START SUPPLIED DATA

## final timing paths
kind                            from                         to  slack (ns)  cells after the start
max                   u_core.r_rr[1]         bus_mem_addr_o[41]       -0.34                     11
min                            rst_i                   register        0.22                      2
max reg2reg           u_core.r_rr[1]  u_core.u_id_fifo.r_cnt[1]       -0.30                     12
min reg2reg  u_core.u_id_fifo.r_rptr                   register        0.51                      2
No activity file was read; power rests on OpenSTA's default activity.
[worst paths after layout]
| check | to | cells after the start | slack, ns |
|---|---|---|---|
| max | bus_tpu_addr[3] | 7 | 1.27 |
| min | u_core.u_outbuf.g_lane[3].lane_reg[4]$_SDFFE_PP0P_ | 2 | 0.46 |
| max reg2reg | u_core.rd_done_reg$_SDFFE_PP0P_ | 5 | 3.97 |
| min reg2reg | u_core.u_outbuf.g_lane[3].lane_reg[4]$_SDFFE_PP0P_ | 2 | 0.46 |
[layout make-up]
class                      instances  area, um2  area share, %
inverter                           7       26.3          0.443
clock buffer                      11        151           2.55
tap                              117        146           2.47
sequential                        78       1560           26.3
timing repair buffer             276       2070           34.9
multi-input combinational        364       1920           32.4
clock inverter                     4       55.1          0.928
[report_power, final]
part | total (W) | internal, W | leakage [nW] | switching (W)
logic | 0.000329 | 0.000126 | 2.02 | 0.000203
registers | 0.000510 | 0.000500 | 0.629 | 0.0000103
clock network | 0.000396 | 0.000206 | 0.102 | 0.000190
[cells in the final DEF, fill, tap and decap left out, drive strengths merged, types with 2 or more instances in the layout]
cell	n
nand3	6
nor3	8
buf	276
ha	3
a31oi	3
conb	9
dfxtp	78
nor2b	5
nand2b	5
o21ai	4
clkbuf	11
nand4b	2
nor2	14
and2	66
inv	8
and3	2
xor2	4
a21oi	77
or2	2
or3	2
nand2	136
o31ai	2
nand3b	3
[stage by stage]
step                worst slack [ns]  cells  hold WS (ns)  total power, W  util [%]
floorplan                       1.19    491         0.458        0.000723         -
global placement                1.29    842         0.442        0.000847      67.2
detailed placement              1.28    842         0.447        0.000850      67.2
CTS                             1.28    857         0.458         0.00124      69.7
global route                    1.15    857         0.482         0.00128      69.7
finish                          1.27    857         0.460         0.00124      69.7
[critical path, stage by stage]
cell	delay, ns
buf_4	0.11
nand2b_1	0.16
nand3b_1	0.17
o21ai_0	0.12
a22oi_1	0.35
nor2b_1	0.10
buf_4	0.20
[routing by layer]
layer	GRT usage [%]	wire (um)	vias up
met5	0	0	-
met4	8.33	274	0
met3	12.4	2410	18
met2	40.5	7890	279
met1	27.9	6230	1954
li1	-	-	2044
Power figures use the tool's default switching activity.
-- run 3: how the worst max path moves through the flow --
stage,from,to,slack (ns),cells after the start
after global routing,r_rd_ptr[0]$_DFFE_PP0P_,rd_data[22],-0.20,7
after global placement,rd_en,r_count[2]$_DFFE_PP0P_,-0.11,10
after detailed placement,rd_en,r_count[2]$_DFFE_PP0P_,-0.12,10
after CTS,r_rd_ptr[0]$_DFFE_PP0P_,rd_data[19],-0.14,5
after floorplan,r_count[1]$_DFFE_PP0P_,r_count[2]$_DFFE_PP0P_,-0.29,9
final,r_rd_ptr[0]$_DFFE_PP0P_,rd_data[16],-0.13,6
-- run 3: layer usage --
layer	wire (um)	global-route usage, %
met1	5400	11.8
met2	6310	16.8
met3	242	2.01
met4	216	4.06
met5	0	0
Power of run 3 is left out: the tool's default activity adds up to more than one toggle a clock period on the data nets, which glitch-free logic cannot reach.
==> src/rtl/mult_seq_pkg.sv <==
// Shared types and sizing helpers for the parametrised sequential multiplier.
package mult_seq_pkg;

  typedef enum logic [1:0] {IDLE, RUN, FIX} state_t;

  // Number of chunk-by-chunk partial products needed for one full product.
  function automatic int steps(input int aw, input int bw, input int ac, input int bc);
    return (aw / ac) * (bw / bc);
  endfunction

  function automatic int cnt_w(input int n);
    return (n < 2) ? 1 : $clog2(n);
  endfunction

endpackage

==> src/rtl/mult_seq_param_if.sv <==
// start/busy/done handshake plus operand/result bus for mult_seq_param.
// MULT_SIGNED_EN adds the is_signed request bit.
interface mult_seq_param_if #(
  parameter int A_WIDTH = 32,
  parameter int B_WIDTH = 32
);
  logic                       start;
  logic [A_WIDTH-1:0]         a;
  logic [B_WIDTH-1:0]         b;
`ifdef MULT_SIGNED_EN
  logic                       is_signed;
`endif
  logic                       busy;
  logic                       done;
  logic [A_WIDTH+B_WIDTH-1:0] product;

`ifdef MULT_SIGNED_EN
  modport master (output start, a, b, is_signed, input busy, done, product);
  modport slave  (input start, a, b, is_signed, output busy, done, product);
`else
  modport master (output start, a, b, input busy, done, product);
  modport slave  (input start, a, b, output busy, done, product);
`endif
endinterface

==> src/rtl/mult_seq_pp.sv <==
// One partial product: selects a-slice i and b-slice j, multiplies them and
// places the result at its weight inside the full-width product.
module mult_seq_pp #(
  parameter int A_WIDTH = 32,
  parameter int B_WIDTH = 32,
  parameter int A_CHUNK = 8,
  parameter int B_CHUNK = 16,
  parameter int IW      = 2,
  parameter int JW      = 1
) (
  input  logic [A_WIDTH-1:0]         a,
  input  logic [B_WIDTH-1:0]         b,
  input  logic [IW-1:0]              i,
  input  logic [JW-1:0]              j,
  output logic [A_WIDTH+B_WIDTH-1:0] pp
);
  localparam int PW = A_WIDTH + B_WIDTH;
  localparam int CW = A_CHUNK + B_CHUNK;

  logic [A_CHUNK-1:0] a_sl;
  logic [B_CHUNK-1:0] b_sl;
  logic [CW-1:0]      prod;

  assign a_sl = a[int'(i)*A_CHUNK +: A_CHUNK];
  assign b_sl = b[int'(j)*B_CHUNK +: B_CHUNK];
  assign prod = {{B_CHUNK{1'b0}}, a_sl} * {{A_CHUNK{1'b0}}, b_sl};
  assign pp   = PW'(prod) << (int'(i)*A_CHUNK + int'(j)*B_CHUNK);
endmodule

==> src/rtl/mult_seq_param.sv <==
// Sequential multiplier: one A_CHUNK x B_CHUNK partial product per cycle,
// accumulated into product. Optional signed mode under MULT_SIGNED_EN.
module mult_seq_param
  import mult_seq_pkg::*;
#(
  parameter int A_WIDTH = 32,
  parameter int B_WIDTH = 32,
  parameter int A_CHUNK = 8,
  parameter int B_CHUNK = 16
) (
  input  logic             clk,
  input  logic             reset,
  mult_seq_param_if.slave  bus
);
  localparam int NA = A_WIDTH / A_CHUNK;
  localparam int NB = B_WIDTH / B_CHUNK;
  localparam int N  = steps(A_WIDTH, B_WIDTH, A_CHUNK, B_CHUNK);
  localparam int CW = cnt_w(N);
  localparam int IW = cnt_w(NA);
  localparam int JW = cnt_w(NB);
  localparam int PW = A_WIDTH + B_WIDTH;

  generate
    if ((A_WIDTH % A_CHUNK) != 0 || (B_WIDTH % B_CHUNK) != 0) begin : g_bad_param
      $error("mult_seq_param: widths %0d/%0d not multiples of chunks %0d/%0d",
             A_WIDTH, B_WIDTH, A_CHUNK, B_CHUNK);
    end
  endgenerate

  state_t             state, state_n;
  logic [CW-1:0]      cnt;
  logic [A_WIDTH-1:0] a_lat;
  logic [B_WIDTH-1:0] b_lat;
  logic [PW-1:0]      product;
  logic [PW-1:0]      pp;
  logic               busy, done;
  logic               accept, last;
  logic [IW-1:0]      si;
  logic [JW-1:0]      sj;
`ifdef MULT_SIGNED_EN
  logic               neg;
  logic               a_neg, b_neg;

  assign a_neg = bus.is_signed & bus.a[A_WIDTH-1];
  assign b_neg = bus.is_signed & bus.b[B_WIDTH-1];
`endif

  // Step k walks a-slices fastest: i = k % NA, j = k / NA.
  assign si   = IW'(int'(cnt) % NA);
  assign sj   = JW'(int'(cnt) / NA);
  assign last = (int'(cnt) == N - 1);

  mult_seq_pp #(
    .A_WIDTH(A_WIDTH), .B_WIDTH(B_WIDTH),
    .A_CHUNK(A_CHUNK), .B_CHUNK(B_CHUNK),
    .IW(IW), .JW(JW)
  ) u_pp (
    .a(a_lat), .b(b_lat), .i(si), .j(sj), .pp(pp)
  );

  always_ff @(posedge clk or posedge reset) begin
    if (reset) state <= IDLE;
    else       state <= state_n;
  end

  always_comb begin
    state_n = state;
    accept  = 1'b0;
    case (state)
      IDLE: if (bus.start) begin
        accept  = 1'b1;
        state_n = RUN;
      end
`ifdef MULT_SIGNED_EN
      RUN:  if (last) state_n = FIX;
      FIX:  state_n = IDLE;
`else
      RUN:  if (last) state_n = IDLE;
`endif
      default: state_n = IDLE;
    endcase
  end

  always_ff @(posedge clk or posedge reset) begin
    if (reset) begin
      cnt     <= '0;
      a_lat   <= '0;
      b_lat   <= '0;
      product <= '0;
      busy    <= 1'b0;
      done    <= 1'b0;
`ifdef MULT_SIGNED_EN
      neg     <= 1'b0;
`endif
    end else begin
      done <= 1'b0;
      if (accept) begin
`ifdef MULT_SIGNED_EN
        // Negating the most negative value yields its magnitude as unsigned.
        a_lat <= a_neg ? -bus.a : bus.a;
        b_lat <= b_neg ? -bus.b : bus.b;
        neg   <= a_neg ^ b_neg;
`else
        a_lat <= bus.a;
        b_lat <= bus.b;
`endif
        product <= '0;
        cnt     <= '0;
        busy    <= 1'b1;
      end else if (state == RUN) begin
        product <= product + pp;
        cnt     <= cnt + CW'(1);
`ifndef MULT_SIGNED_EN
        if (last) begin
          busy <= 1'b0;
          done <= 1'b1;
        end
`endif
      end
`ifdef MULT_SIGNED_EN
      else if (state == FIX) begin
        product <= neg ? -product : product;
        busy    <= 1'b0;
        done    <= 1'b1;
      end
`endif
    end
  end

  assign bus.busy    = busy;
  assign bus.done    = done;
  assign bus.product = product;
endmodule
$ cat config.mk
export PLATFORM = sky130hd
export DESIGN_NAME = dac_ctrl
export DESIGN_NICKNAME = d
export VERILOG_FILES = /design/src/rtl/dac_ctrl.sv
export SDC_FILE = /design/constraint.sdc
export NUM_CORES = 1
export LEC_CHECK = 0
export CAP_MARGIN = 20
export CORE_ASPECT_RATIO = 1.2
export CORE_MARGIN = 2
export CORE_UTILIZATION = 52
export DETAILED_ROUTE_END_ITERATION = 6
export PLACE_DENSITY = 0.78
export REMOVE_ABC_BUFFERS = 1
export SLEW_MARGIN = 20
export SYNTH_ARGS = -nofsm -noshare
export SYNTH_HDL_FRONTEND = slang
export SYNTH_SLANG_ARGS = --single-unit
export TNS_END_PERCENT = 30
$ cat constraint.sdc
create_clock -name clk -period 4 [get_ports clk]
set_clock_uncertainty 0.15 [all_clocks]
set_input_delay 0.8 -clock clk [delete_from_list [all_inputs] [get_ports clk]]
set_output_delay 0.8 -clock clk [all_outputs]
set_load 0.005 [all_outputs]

END SUPPLIED DATA

* [THE TASK]
Using the data above, copy each line that contains "inverter".

* [TASK OUTPUT]
inverter                           7       26.3          0.443
clock inverter                     4       55.1          0.928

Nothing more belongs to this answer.